Lo primero es que llegamos al fin de abril de 2020, con una crisis sanitaria, económica y social en desarrollo desde diciembre de 2019, poniendo parches donde hay hoyos y un trapo donde entra el agua.
La clase política se ha mostrado incapaz para dotar al país de un paquete de medidas coherentes, coordinadas e integrales, tanto de índole estatal como privada.
Eso implica al Gobierno y al Congreso, a todos los partidos políticos, al menos los que tienen cuota de representación y toma de decisiones.
Por otro lado, llegamos a esta crisis con una sociedad rota entre 22 salarios mínimos que casi ninguno cubre la canasta esencial para sobrevivir; una mayoría de trabajadores en la informalidad; un Código de Trabajo que permite a la clase patronal despedir, suspender y disponer a gusto; sin seguro de desempleo y sin fondos de contingencia social; un Estado insuficientemente financiado y una carga tributaria injusta que no distingue los bolsillos más llenos de los más vacíos.
Se actúa con la inercia de un Estado raquítico, endeudado, asistencialista y paliativo, y una sociedad bajo “la mano invisible del mercado”.

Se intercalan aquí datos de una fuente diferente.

Background: an optimization exercise with open tools, aiming at small area. Do not read the settings as production practice.
The RTL was checked by simulation tests, not by an equivalence proof against the original design.
Power and IR drop assume default switching activity.

oak:
==> flow/design.v (excerpt) <==
module fu_ctrl (
    input  logic      clk,
    input  logic      rst,
    input  fu_ctrl_pkg::inst_t     inst,
    input  logic      valid_id,
    input  logic      cmp_res_fu,
    output logic      issue_ready,
    output logic      branch_ctrl,
    output logic      reg_id_flush,
    output fu_ctrl_pkg::imm_sel_e  imm_sel,
    output fu_ctrl_pkg::alu_op_e   alu_op,
    output fu_ctrl_pkg::jump_op_e  jump_op,
    output logic      alu_src_a,
    output logic      alu_src_b,
    output logic      mem_we,
    output logic      alu_en,
    output logic      mem_en,
    output logic      mul_en,
    output logic      div_en,
    output logic      jump_en,
    output fu_ctrl_pkg::fu_e       write_sel,
    output fu_ctrl_pkg::reg_addr_t rd_ctrl,
    output logic      reg_write
);
==> module fu_ctrl, before the edit <==
module fu_ctrl (
    input  logic      clk,
    input  logic      rst,
    input  fu_ctrl_pkg::inst_t     inst,
    input  logic      valid_id,
    input  logic      cmp_res_fu,
    output logic      issue_ready,
    output logic      branch_ctrl,
    output logic      reg_id_flush,
    output fu_ctrl_pkg::imm_sel_e  imm_sel,
    output fu_ctrl_pkg::alu_op_e   alu_op,
    output fu_ctrl_pkg::jump_op_e  jump_op,
    output logic      alu_src_a,
    output logic      alu_src_b,
    output logic      mem_we,
    output logic      alu_en,
    output logic      mem_en,
    output logic      mul_en,
    output logic      div_en,
    output logic      jump_en,
    output fu_ctrl_pkg::fu_e       write_sel,
    output fu_ctrl_pkg::reg_addr_t rd_ctrl,
    output logic      reg_write
);
    logic c_alu, c_mem, c_mul, c_div, c_jmp;
    inst_decode u_decode (
        .inst, .c_alu, .c_mem, .c_mul, .c_div, .c_jmp,
        .imm_sel, .alu_op, .jump_op, .alu_src_a, .alu_src_b, .mem_we
    );
    logic [4:0] rd, rs1, rs2;
    assign rd  = inst[11:7];
    assign rs1 = inst[19:15];
    assign rs2 = inst[24:20];
    logic [1:0] lu;                     
    logic       e1;                     
    logic       pj, pm, pw;             
    logic       l_alu, l_mem, l_jmp, p2_mem, p2_jmp, p2_w;
    logic [4:0] x1, x0;                 
    logic [2:0] mc;                     
    logic [4:0] dc;                     
    logic [4:0] mul_d, div_d;
    logic       flush_pending;
    assign l_alu  = lu == 2'd1;
    assign l_mem  = lu == 2'd2;
    assign l_jmp  = lu == 2'd3;
    assign p2_mem = pm && !pj;
    assign p2_jmp = pj;
    assign p2_w   = pw;
    assign flush_pending = pj && pm;   
    assign branch_ctrl  = l_jmp && (e1 || cmp_res_fu);
    assign reg_id_flush = branch_ctrl;
    logic raw1, raw2;
    assign raw1 = rs1 != '0 && ((e1 && x1 == rs1) || (p2_w && x0 == rs1) ||
                                (mc != '0 && mul_d == rs1) || (dc != '0 && div_d == rs1));
    assign raw2 = rs2 != '0 && ((e1 && x1 == rs2) || (p2_w && x0 == rs2) ||
                                (mc != '0 && mul_d == rs2) || (dc != '0 && div_d == rs2));
    logic wm, wd;
    assign wm = rd != '0 && mul_d == rd;
    assign wd = rd != '0 && div_d == rd;
    logic hz_alu, hz_mj, hz_mem, hz_jmp, hz_mul, hz_div, hazard, issue;
    assign hz_alu = lu[1] || mc == 3'd2 || dc == 5'd2 ||
                    (wm && mc >= 3'd2) || (wd && dc >= 5'd2);
    assign hz_mj  = mc == 3'd3 || dc == 5'd3 || (wm && mc >= 3'd4) || (wd && dc >= 5'd4);
    assign hz_mem = l_mem || hz_mj;
    assign hz_jmp = l_jmp || hz_mj;
    assign hz_mul = mc >= 3'd2 || dc == 5'd8 || (wd && dc >= 5'd8);
    assign hz_div = dc >= 5'd2;
    assign hazard = ((c_alu || c_mem || c_mul || c_div || c_jmp) && (raw1 || raw2)) ||
                    (c_alu && hz_alu) || (c_mem && hz_mem) || (c_jmp && hz_jmp) ||
                    (c_mul && hz_mul) || (c_div && hz_div);
    assign issue_ready = !hazard || branch_ctrl;
    assign issue = valid_id && !hazard && !branch_ctrl && !flush_pending;
    assign alu_en  = issue && c_alu;
    assign mem_en  = issue && c_mem;
    assign mul_en  = issue && c_mul;
    assign div_en  = issue && c_div;
    assign jump_en = issue && c_jmp;
    logic wr;
    assign wr = !(inst[5] && !inst[4] && !inst[2]);
    logic       wb_mul, wb_div;
    assign wb_mul = mc == 3'd1;
    assign wb_div = dc == 5'd1;
    always_ff @(posedge clk or posedge rst) begin
        if (rst) begin
            lu            <= 2'd0;
            e1            <= 1'b0;
            pj            <= 1'b0;
            pm            <= 1'b0;
            pw            <= 1'b0;
            mc            <= '0;
            dc            <= '0;
            write_sel     <= fu_ctrl_pkg::FU_NONE;
            rd_ctrl       <= '0;
            reg_write     <= 1'b0;
        end else begin
            lu            <= {mem_en || jump_en, alu_en || jump_en};
            e1            <= alu_en || ((mem_en || jump_en) && wr);
            pj            <= l_jmp;
            pm            <= l_mem || branch_ctrl;
            pw            <= e1 && lu[1];
            mc            <= mul_en ? 3'd7 : (mc - (mc != '0 ? 3'd1 : 3'd0));
            dc            <= div_en ? 5'd24 : (dc - (dc != '0 ? 5'd1 : 5'd0));
            write_sel     <= fu_ctrl_pkg::fu_e'({wb_div || p2_jmp, p2_mem || wb_mul,
                                                 l_alu || wb_mul || p2_jmp});
            rd_ctrl       <= ({5{l_alu}} & x1) | ({5{p2_w}} & x0) |
                             ({5{wb_mul}} & mul_d) | ({5{wb_div}} & div_d);
            reg_write     <= l_alu || p2_w || wb_mul || wb_div;
        end
    end
    always_ff @(posedge clk) begin
        x1 <= rd;
        x0 <= x1;
        if (mul_en) mul_d <= rd;
        if (div_en) div_d <= rd;
    end
endmodule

En tercer lugar, un Sistema Dominicano de Seguridad Social que ni da seguridad ni es social: es esencialmente excluyente, precario, condicionado al empleo y al bolsillo de cada quién, organizando para el sálvese quien pueda, y diseñado para la ganancia financiera de unas empresas llamadas AFP y ARS.

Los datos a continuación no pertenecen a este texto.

Background: an optimization exercise with open tools, aiming at small area, a short achievable clock period and few clock cycles per item. Do not read the settings as production practice. Where RTL was checked, it was by simulation tests only, not by an equivalence proof against the original.

==> inputs of trial 1 <==
==> flow/design.v <==
module mips_multicycle #(
    parameter logic [31:0] RESET_PC = 32'h0000_0000,
    parameter int unsigned ADDR_W   = 32,
    parameter int unsigned CNT_W    = 32
) (
    input  logic              clk,
    input  logic              rst,
    output logic              mem_req,
    output logic              mem_we,
    output logic [ADDR_W-1:0] mem_addr,
    output logic [31:0]       mem_wdata,
    input  logic [31:0]       mem_rdata,
    input  logic              mem_ready,
    output logic              halt,
    output logic [CNT_W-1:0]  instr_count
);
    localparam logic [5:0] OpRtype = 6'h00;
    localparam logic [5:0] OpJ     = 6'h02;
    localparam logic [5:0] OpBeq   = 6'h04;
    localparam logic [5:0] OpAddi  = 6'h08;
    localparam logic [5:0] OpLw    = 6'h23;
    localparam logic [5:0] OpSw    = 6'h2b;
    localparam logic [5:0] FnSll = 6'h00;
    localparam logic [5:0] FnAdd = 6'h20;
    localparam logic [5:0] FnSub = 6'h22;
    localparam logic [5:0] FnAnd = 6'h24;
    localparam logic [5:0] FnOr  = 6'h25;
    localparam logic [5:0] FnSlt = 6'h2a;
    logic             halt_q;
    logic [31:0]      na_q;          
    logic [31:0]      pcn_q;         
    logic [31:0]      tgt_q;         
    logic             m_q;           
    logic             mwe_q;
    logic [4:0]       mrt_q;
    logic [31:0]      res_q;         
    logic             wen_q;         
    logic [4:0]       wdst_q;
    logic [CNT_W-1:0] cnt_q;
    logic             v_e;
    logic [25:0]      imm_e;         
    logic             j_e;
    logic [4:0]       dst_e;
    logic             wr_e;          
    logic             s_add, s_sub, s_and, s_or, s_slt, s_sll, s_imm;
    logic             mem_e, sw_e, beq_e, ill_e;
    logic [31:0]      a_e, b_e;
    logic             dep_e;         
    logic             qa_e, qb_e;    
    logic             la_e, lb_e;    
    logic [31:0]      rf_q [1:31];
    logic [31:1]      rf_v;          
    logic go, exec, capture;
    assign go      = !halt_q && mem_ready;
    assign exec    = go && !m_q && v_e && !dep_e;    
    assign capture = go && !m_q && !(v_e && dep_e);  
    logic [31:0] sext, sum_i, sum_r, diff, alu, btgt;
    logic        eq, lt, taken, misal;
    assign sext  = {{16{imm_e[15]}}, imm_e[15:0]};
    assign sum_i = a_e + sext;
    assign sum_r = a_e + b_e;
    assign diff  = a_e - b_e;
    assign eq    = (a_e == b_e);
    assign lt    = (a_e[31] ^ b_e[31]) ? a_e[31] : diff[31];
    assign alu = ({32{s_imm}} & sum_i) | ({32{s_add}} & sum_r) | ({32{s_sub}} & diff) |
                 ({32{s_and}} & (a_e & b_e)) | ({32{s_or}} & (a_e | b_e)) |
                 {31'b0, s_slt & lt} | ({32{s_sll}} & (b_e << imm_e[10:6]));
    assign misal = (a_e[1:0] + imm_e[1:0]) != 2'b00;
    assign taken = beq_e && eq;
    assign btgt  = pcn_q + {sext[29:0], 2'b00};
    assign mem_req   = !halt_q;
    assign mem_we    = m_q && mwe_q;
    assign mem_addr  = na_q;
    assign mem_wdata = tgt_q;
    logic [5:0] op, fn;
    logic [4:0] rs, rt, rd, dst;
    logic       rtype, wr, legal_r, use_rs, use_rt, jcap;
    assign op = mem_rdata[31:26];
    assign fn = mem_rdata[5:0];
    assign rs = mem_rdata[25:21];
    assign rt = mem_rdata[20:16];
    assign rd = mem_rdata[15:11];
    assign rtype   = (op == OpRtype);
    assign legal_r = (fn == FnSll) || (fn == FnAdd) || (fn == FnSub) ||
                     (fn == FnAnd) || (fn == FnOr)  || (fn == FnSlt);
    assign dst    = rtype ? rd : rt;
    assign wr     = (rtype || op == OpAddi || op == OpLw) && (dst != 5'd0);
    assign use_rs = !(rtype && fn == FnSll) && op != OpJ;
    assign use_rt = rtype || op == OpBeq || op == OpSw;
    assign jcap   = (op == OpJ);
    logic [31:0] rfw [32];
    assign rfw[0] = 32'h0;
    for (genvar g = 1; g < 32; g++) begin : g_rfw
        assign rfw[g] = rf_q[g];
    end
    logic xw, xl, da, db, wa, wb, va, vb;
    assign xw = v_e && wr_e && !mem_e;
    assign xl = v_e && wr_e && mem_e;
    assign da = xw && dst_e == rs && use_rs;
    assign db = xw && dst_e == rt && use_rt;
    assign wa = wen_q && wdst_q == rs;           
    assign wb = wen_q && wdst_q == rt;
    assign va = rf_v[rs];
    assign vb = rf_v[rt];
    always_ff @(posedge clk) begin
        for (int i = 1; i < 32; i++)
            if (wen_q && wdst_q == 5'(i)) rf_q[i] <= res_q;
    end
    always_ff @(posedge clk) begin
        if (rst) rf_v <= '0;
        else
            for (int i = 1; i < 32; i++)
                if (wen_q && wdst_q == 5'(i)) rf_v[i] <= 1'b1;
    end
    logic [31:0] inc, pnext;
    assign inc   = na_q + 32'd4;
    assign pnext = jcap ? {inc[31:28], mem_rdata[25:0], 2'b00} : inc;
    always_ff @(posedge clk) begin
        if (rst) begin
            halt_q <= 1'b0;
            na_q   <= RESET_PC;
            m_q    <= 1'b0;
            v_e    <= 1'b0;
            dep_e  <= 1'b0;
            wen_q  <= 1'b0;
            cnt_q  <= '0;
        end else if (go) begin
            wen_q <= 1'b0;
            if (m_q) begin
                m_q   <= 1'b0;
                wen_q <= !mwe_q;
                cnt_q <= cnt_q + 1'b1;
                if (mwe_q && v_e && res_q + 32'd4 == pcn_q) begin
                    v_e  <= 1'b0;
                    na_q <= res_q;
                end else if (j_e) begin
                    na_q <= {pcn_q[31:28], imm_e, 2'b00};
                end else begin
                    na_q <= pcn_q;
                end
            end else if (v_e && dep_e) begin
                dep_e <= 1'b0;
            end else begin
                v_e   <= 1'b1;
                dep_e <= da || db;
                na_q  <= pnext;
                if (v_e) begin
                    if (ill_e || (mem_e && misal)) begin
                        halt_q <= 1'b1;
                    end else if (mem_e) begin
                        m_q  <= 1'b1;
                        na_q <= sum_i;
                    end else begin
                        cnt_q <= cnt_q + 1'b1;
                        wen_q <= wr_e;
                        if (taken) begin
                            v_e   <= 1'b0;
                            dep_e <= 1'b0;
                            na_q  <= btgt;
                        end
                    end
                end
            end
        end
    end
    always_ff @(posedge clk) begin
        if (go) begin
            if (m_q) begin
                if (la_e) a_e <= mem_rdata;
                if (lb_e) b_e <= mem_rdata;
                res_q <= mem_rdata;
            end else if (v_e && dep_e) begin
                if (qa_e) a_e <= res_q;
                if (qb_e) b_e <= res_q;
            end else begin
                if (v_e) begin
                    res_q  <= alu;
                    tgt_q  <= b_e;
                    mwe_q  <= sw_e;
                    wdst_q <= dst_e;
                end
                pcn_q <= inc;
                imm_e <= mem_rdata[25:0];
                j_e   <= jcap;
                dst_e <= dst;
                wr_e  <= wr;
                s_imm <= op == OpAddi || op == OpLw || op == OpSw;
                s_add <= rtype && fn == FnAdd;
                s_sub <= rtype && fn == FnSub;
                s_and <= rtype && fn == FnAnd;
                s_or  <= rtype && fn == FnOr;
                s_slt <= rtype && fn == FnSlt;
                s_sll <= rtype && fn == FnSll;
                mem_e <= op == OpLw || op == OpSw;
                sw_e  <= op == OpSw;
                beq_e <= op == OpBeq;
                ill_e <= !((rtype && legal_r) || op == OpJ || op == OpBeq || op == OpAddi ||
                           op == OpLw || op == OpSw);
                a_e   <= wa ? res_q : (va ? rfw[rs] : 32'h0);
                b_e   <= wb ? res_q : (vb ? rfw[rt] : 32'h0);
                qa_e  <= da;
                qb_e  <= db;
                la_e  <= xl && dst_e == rs;
                lb_e  <= xl && dst_e == rt;
            end
        end
    end
    assign halt        = halt_q;
    assign instr_count = cnt_q;
endmodule
==> flow/run.sh <==
#!/bin/bash
# synth_recipe.tcl (not shown) runs the flow's synth.tcl, then flattens the netlist and writes it again
# the make line also repeats each setting of config.mk as NAME=value (left out here)
make -C /OpenROAD-flow-scripts/flow DESIGN_CONFIG=/design/flow/config.mk WORK_HOME=/design/flow/orfs CLKGATE_MAP_FILE= SYNTH_SCRIPT=/design/flow/synth_recipe.tcl finish
==> flow/config.mk <==
export PLATFORM = sky130hd
export DESIGN_NAME = mips_multicycle
export DESIGN_NICKNAME = mips_multicycle
export VERILOG_FILES = /design/flow/design.v
export SDC_FILE = /design/flow/constraint.sdc
export NUM_CORES = 4
export LEC_CHECK = 0
export CAP_MARGIN = 20
export CORE_MARGIN = 2
export CORE_UTILIZATION = 40
export SLEW_MARGIN = 20
==> flow/constraint.sdc <==
create_clock -name core_clock -period 6.0 [get_ports {clk}]
set_input_delay 1.2000 -clock core_clock [delete_from_list [all_inputs] [get_ports {clk}]]
set_output_delay 1.2000 -clock core_clock [all_outputs]
set_load 0.01 [all_outputs]
==> build 52 (differences from trial 1) <==
==> flow/design.v (replaced) <==
module mips_multicycle #(
    parameter logic [31:0] RESET_PC = 32'h0000_0000,
    parameter int unsigned ADDR_W   = 32,
    parameter int unsigned CNT_W    = 32
) (
    input  logic              clk,
    input  logic              rst,
    output logic              mem_req,
    output logic              mem_we,
    output logic [ADDR_W-1:0] mem_addr,
    output logic [31:0]       mem_wdata,
    input  logic [31:0]       mem_rdata,
    input  logic              mem_ready,
    output logic              halt,
    output logic [CNT_W-1:0]  instr_count
);
    localparam logic [5:0] OpRtype = 6'h00;
    localparam logic [5:0] OpJ     = 6'h02;
    localparam logic [5:0] OpBeq   = 6'h04;
    localparam logic [5:0] OpAddi  = 6'h08;
    localparam logic [5:0] OpLw    = 6'h23;
    localparam logic [5:0] OpSw    = 6'h2b;
    localparam logic [5:0] FnSll = 6'h00;
    localparam logic [5:0] FnAdd = 6'h20;
    localparam logic [5:0] FnSub = 6'h22;
    localparam logic [5:0] FnAnd = 6'h24;
    localparam logic [5:0] FnOr  = 6'h25;
    localparam logic [5:0] FnSlt = 6'h2a;
    logic             halt_q;
    logic [31:0]      na_q;          
    logic [31:0]      pcn_q;         
    logic [11:2]      yp_q;          
    logic [31:0]      tgt_q;         
    logic             redir_q;       
    logic             m_q;           
    logic             mwe_q;
    logic             wen_q;         
    logic [4:0]       wdst_q;
    logic [CNT_W-1:0] cnt_q;
    logic [31:0]      ri_q;          
    logic [31:0]      rr_q;          
    logic             lx_q, la_q;    
    logic [31:0]      ro_q;          
    logic             ki_q, kr_q, kl_q, ko_q;
    logic             v_e;
    logic [25:0]      imm_e;         
    logic [4:0]       dst_e;
    logic             wr_e;          
    logic             s_imm, s_add, s_sub, s_slt, s_and, s_or, s_sll;
    logic             mem_e, sw_e, beq_e, ill_e;
    logic [31:0]      a_e, b_e;
    logic             dep_e;         
    logic             qa_e, qb_e;    
    logic             fa_e, fb_e;    
    logic             la_e, lb_e;    
    logic [31:0]      rf_q [1:31];
    logic [31:1]      rf_v;          
    logic go, ev;
    assign go = !halt_q && mem_ready;
    assign ev = v_e && !redir_q;                 
    logic [31:0] res;
    logic lt_r;
    assign lt_r = lx_q ? la_q : rr_q[31];
    assign res = ({32{ki_q}} & ri_q) | ({32{kr_q}} & rr_q) | {31'b0, kl_q & lt_r} |
                 ({32{ko_q}} & ro_q);
    logic [31:0] sext, sum_i, bx, sum_r, a_f, b_f, oth, btgt;
    logic        eq, taken, misal;
    assign sext  = {{16{imm_e[15]}}, imm_e[15:0]};
    assign sum_i = a_e + sext;
    assign bx    = b_e ^ {32{s_sub}};
    assign sum_r = a_e + bx + {31'b0, s_sub};
    assign a_f   = fa_e ? res : a_e;
    assign b_f   = fb_e ? res : b_e;
    assign eq    = (a_f == b_f);
    assign oth   = ({32{s_and}} & (a_f & b_f)) | ({32{s_or}} & (a_f | b_f)) |
                   ({32{s_sll}} & (b_f << imm_e[10:6]));
    assign misal = (a_e[1:0] + imm_e[1:0]) != 2'b00;
    assign taken = beq_e && eq;
    assign btgt  = pcn_q + {sext[29:0], 2'b00};
    assign mem_req   = !halt_q;
    assign mem_we    = m_q && mwe_q;
    logic [31:0] faddr;
    assign faddr     = redir_q ? tgt_q : na_q;
    assign mem_addr  = m_q ? ri_q : faddr;
    assign mem_wdata = tgt_q;
    logic [5:0] op, fn;
    logic [4:0] rs, rt, rd, dst;
    logic       rtype, wr, legal_r, jcap, add_rs, add_rt;
    assign op = mem_rdata[31:26];
    assign fn = mem_rdata[5:0];
    assign rs = mem_rdata[25:21];
    assign rt = mem_rdata[20:16];
    assign rd = mem_rdata[15:11];
    assign rtype   = (op == OpRtype);
    assign legal_r = (fn == FnSll) || (fn == FnAdd) || (fn == FnSub) ||
                     (fn == FnAnd) || (fn == FnOr)  || (fn == FnSlt);
    assign dst    = rtype ? rd : rt;
    assign wr     = (rtype || op == OpAddi || op == OpLw) && (dst != 5'd0);
    assign jcap   = (op == OpJ);
    assign add_rs = (rtype && (fn == FnAdd || fn == FnSub || fn == FnSlt)) || op == OpAddi ||
                    op == OpLw || op == OpSw;
    assign add_rt = rtype && (fn == FnAdd || fn == FnSub || fn == FnSlt);
    logic [31:0] rfw [32];
    assign rfw[0] = 32'h0;
    for (genvar g = 1; g < 32; g++) begin : g_rfw
        assign rfw[g] = rf_q[g];
    end
    logic xw, xl, ma, mb, da, db, wa, wb, va, vb;
    assign xw = ev && wr_e && !mem_e;
    assign xl = ev && wr_e && mem_e;
    assign ma = xw && dst_e == rs;
    assign mb = xw && dst_e == rt;
    assign da = ma && add_rs;
    assign db = mb && add_rt;
    assign wa = wen_q && wdst_q == rs;           
    assign wb = wen_q && wdst_q == rt;
    assign va = rf_v[rs];
    assign vb = rf_v[rt];
    always_ff @(posedge clk) begin
        for (int i = 1; i < 32; i++)
            if (wen_q && wdst_q == 5'(i)) rf_q[i] <= res;
    end
    always_ff @(posedge clk) begin
        if (rst) rf_v <= '0;
        else
            for (int i = 1; i < 32; i++)
                if (wen_q && wdst_q == 5'(i)) rf_v[i] <= 1'b1;
    end
    logic [31:0] inc, pnext;
    assign inc   = faddr + 32'd4;
    assign pnext = jcap ? {inc[31:28], mem_rdata[25:0], 2'b00} : inc;
    always_ff @(posedge clk) begin
        if (rst) begin
            halt_q <= 1'b0;
            na_q   <= RESET_PC;
            m_q    <= 1'b0;
            v_e    <= 1'b0;
            redir_q <= 1'b0;
            dep_e  <= 1'b0;
            wen_q  <= 1'b0;
            cnt_q  <= '0;
        end else if (go) begin
            wen_q <= 1'b0;
            if (m_q) begin
                m_q   <= 1'b0;
                wen_q <= !mwe_q && wdst_q != 5'd0;
                cnt_q <= cnt_q + 1'b1;
                if (mwe_q && ev && ri_q[11:2] == yp_q) begin
                    v_e  <= 1'b0;
                    na_q <= ri_q;
                end
            end else if (ev && dep_e) begin
                dep_e <= 1'b0;
            end else begin
                v_e     <= 1'b1;
                redir_q <= 1'b0;
                dep_e   <= da || db;
                na_q    <= pnext;
                if (ev) begin
                    if (ill_e || (mem_e && misal)) begin
                        halt_q <= 1'b1;
                    end else if (mem_e) begin
                        m_q <= 1'b1;
                    end else begin
                        cnt_q <= cnt_q + 1'b1;
                        wen_q <= wr_e;
                        redir_q <= taken;
                    end
                end
            end
        end
    end
    always_ff @(posedge clk) begin
        if (go) begin
            if (m_q) begin
                if (la_e) a_e <= mem_rdata;
                if (lb_e) b_e <= mem_rdata;
                ro_q <= mem_rdata;
                ki_q <= 1'b0;
                kr_q <= 1'b0;
                kl_q <= 1'b0;
                ko_q <= 1'b1;
            end else if (ev && dep_e) begin
                if (qa_e) a_e <= res;
                if (qb_e) b_e <= res;
                fa_e <= 1'b0;
                fb_e <= 1'b0;
            end else begin
                if (ev) begin
                    ri_q   <= sum_i;
                    rr_q   <= sum_r;
                    lx_q   <= a_e[31] ^ b_e[31];
                    la_q   <= a_e[31];
                    ro_q   <= oth;
                    ki_q   <= s_imm;
                    kr_q   <= (s_add || s_sub) && !s_slt;
                    kl_q   <= s_slt;
                    ko_q   <= s_and || s_or || s_sll;
                    tgt_q  <= beq_e ? btgt : b_f;
                    mwe_q  <= sw_e;
                    wdst_q <= dst_e;
                end
                pcn_q <= inc;
                yp_q  <= faddr[11:2];
                imm_e <= mem_rdata[25:0];
                dst_e <= dst;
                wr_e  <= wr;
                s_imm <= op == OpAddi || op == OpLw || op == OpSw;
                s_add <= rtype && fn == FnAdd;
                s_sub <= rtype && (fn == FnSub || fn == FnSlt);
                s_slt <= rtype && fn == FnSlt;
                s_and <= rtype && fn == FnAnd;
                s_or  <= rtype && fn == FnOr;
                s_sll <= rtype && fn == FnSll;
                mem_e <= op == OpLw || op == OpSw;
                sw_e  <= op == OpSw;
                beq_e <= op == OpBeq;
                ill_e <= !((rtype && legal_r) || op == OpJ || op == OpBeq || op == OpAddi ||
                           op == OpLw || op == OpSw);
                a_e   <= wa ? res : (va ? rfw[rs] : 32'h0);
                b_e   <= wb ? res : (vb ? rfw[rt] : 32'h0);
                qa_e  <= ma;
                qb_e  <= mb;
                fa_e  <= ma && !(da || db);
                fb_e  <= mb && !(da || db);
                la_e  <= xl && dst_e == rs;
                lb_e  <= xl && dst_e == rt;
            end
        end
    end
    assign halt        = halt_q;
    assign instr_count = cnt_q;
endmodule
--- a/flow/config.mk
+++ b/flow/config.mk
@@ -9,3 +9,5 @@
 export CORE_MARGIN = 2
 export CORE_UTILIZATION = 40
+export PLACE_DENSITY = 0.5
+export SETUP_SLACK_MARGIN = 2.8
 export SLEW_MARGIN = 20
==> results.yml <==
layout:
  postLayoutCellArea_um2: 85200
  layout_common_cells: "sky130_fd_sc_hd__edfxtp_1, sky130_fd_sc_hd__buf_4, sky130_fd_sc_hd__a22o_1"
floorplanning:
  floorplan.die.height_um: 416
status:
  status: "timing/DRC/antenna clean"
clocking:
  tritoncts.num_buffers: 157
logic_synthesis:
  synthCells: 5428
the above is filed under build 52

==> results.yml <==
status:
  status: "timing/DRC/antenna clean"
layout:
  layout_common_cells: "sky130_fd_sc_hd__edfxtp_1, sky130_fd_sc_hd__a221oi_1, sky130_fd_sc_hd__a22o_1"
  final.signal_buffer_count: 398
  postLayoutCellArea_um2: 77600
floorplanning:
  floorplan.die.height_um: 413
worst_setup_path:
  critical_path.top_delay_family: "compound AO/OA/AOI/OAI gates"
logic_synthesis:
  synthCells: 5534
the above is filed under trial 1

Testbench counts of build 52, summed over its fixed seeds: cycles 81,651, instrs 60,900.
Function not checked in trial 1: the RTL went through the layout flow alone.

static timing again, ports no longer ideal:
In the flow no input, the clock included, has a driving cell. The finished layouts below were timed again as built, in two steps. Step 1, drivers: a clkbuf_16 drives clk and a buf_2 each remaining input, both assumed. Step 2 also shifts input and output timing later by t, the mid clock arrival at the registers, as if the neighbouring blocks saw the same clock. a / b / c = ideal ports / drivers / drivers and shift; a / b = the first two.
| run | shift t [ns] | setup WS [ns] | cell pins on the clock port's net |
|---|---|---|---|
| trial 1 | 0.904 | 0.879 / 0.879 / 0.269 | 1 |
| build 52 | 0.930 | 2.469 / 2.462 / 1.775 | 1 |
After both steps setup and hold are still met in every run listed. For build 52, which loses most, drivers alone change the setup slack by -0.007 ns; drivers and shift together by -0.694 ns.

Juntas, han absorbido ya más de 120 mil millones de pesos que no han ido ni a pensiones ni a salud. Dinero botado por la alcantarilla, o mejor dicho: sacado de forma parasitaria a un 98% de micro, pequeñas y medianas empresas, y a un 71% de trabajadores y trabajadoras que ganan como máximo 25 mil pesos.
Ante todo esto, no ha habido jamás la voluntad política de legislar y fiscalizar, para poner en orden lo que funciona mal; para sustituir lo que no debe seguir existiendo; para crear aquello que sería la solución correcta, bajo la premisa del Estado social y democrático de Derecho.
Sencillamente porque hay intereses y poderes que no se tocan, que no están sujetos a la democracia.
Estos ingredientes combinados con el miedo al contagio por un virus súper agresivo, a escala mundial, son la causa de que una parte de la población -la mayoría- se sienta desprotegida, desorientada e insegura.
Ese ambiente de angustia es el perfecto para las soluciones tipo comida chatarra, que llenan pero no alimentan; más en tiempo de campaña, donde la imagen “lo vale todo” y la obsesión son los registros de “impacto” en las redes sociales.
En el caso del sistema de pensiones hemos dicho claramente lo que sería justo: entréguese a quienes lo necesitan un bono de contingencia que sea cubierto con las ganancias presentes y futuras de las AFP, no a costa de los fondos de los afiliados; exonérese a las empresas y trabajadores de las cotizaciones a las TSS mientras dure la crisis sin perder ninguna cobertura; suspéndase el pago de la deuda pública con las AFP y oriéntese esos recursos a apoyar a las empresas y empleados, así como a la población en general.
Es la hora de tomar decisiones para proteger a los trabajadores formales e informales, a los empleadores y las capas medias, que son los grandes sectores golpeados. No den analgésicos, no permitan que se sufra todavía más, no les perjudiquen innecesariamente, ni carguen sobre ellos y ellas el peso de la crisis.
Y eso se hace con justicia, con solidaridad, con compromiso democrático, con seriedad y con valentía.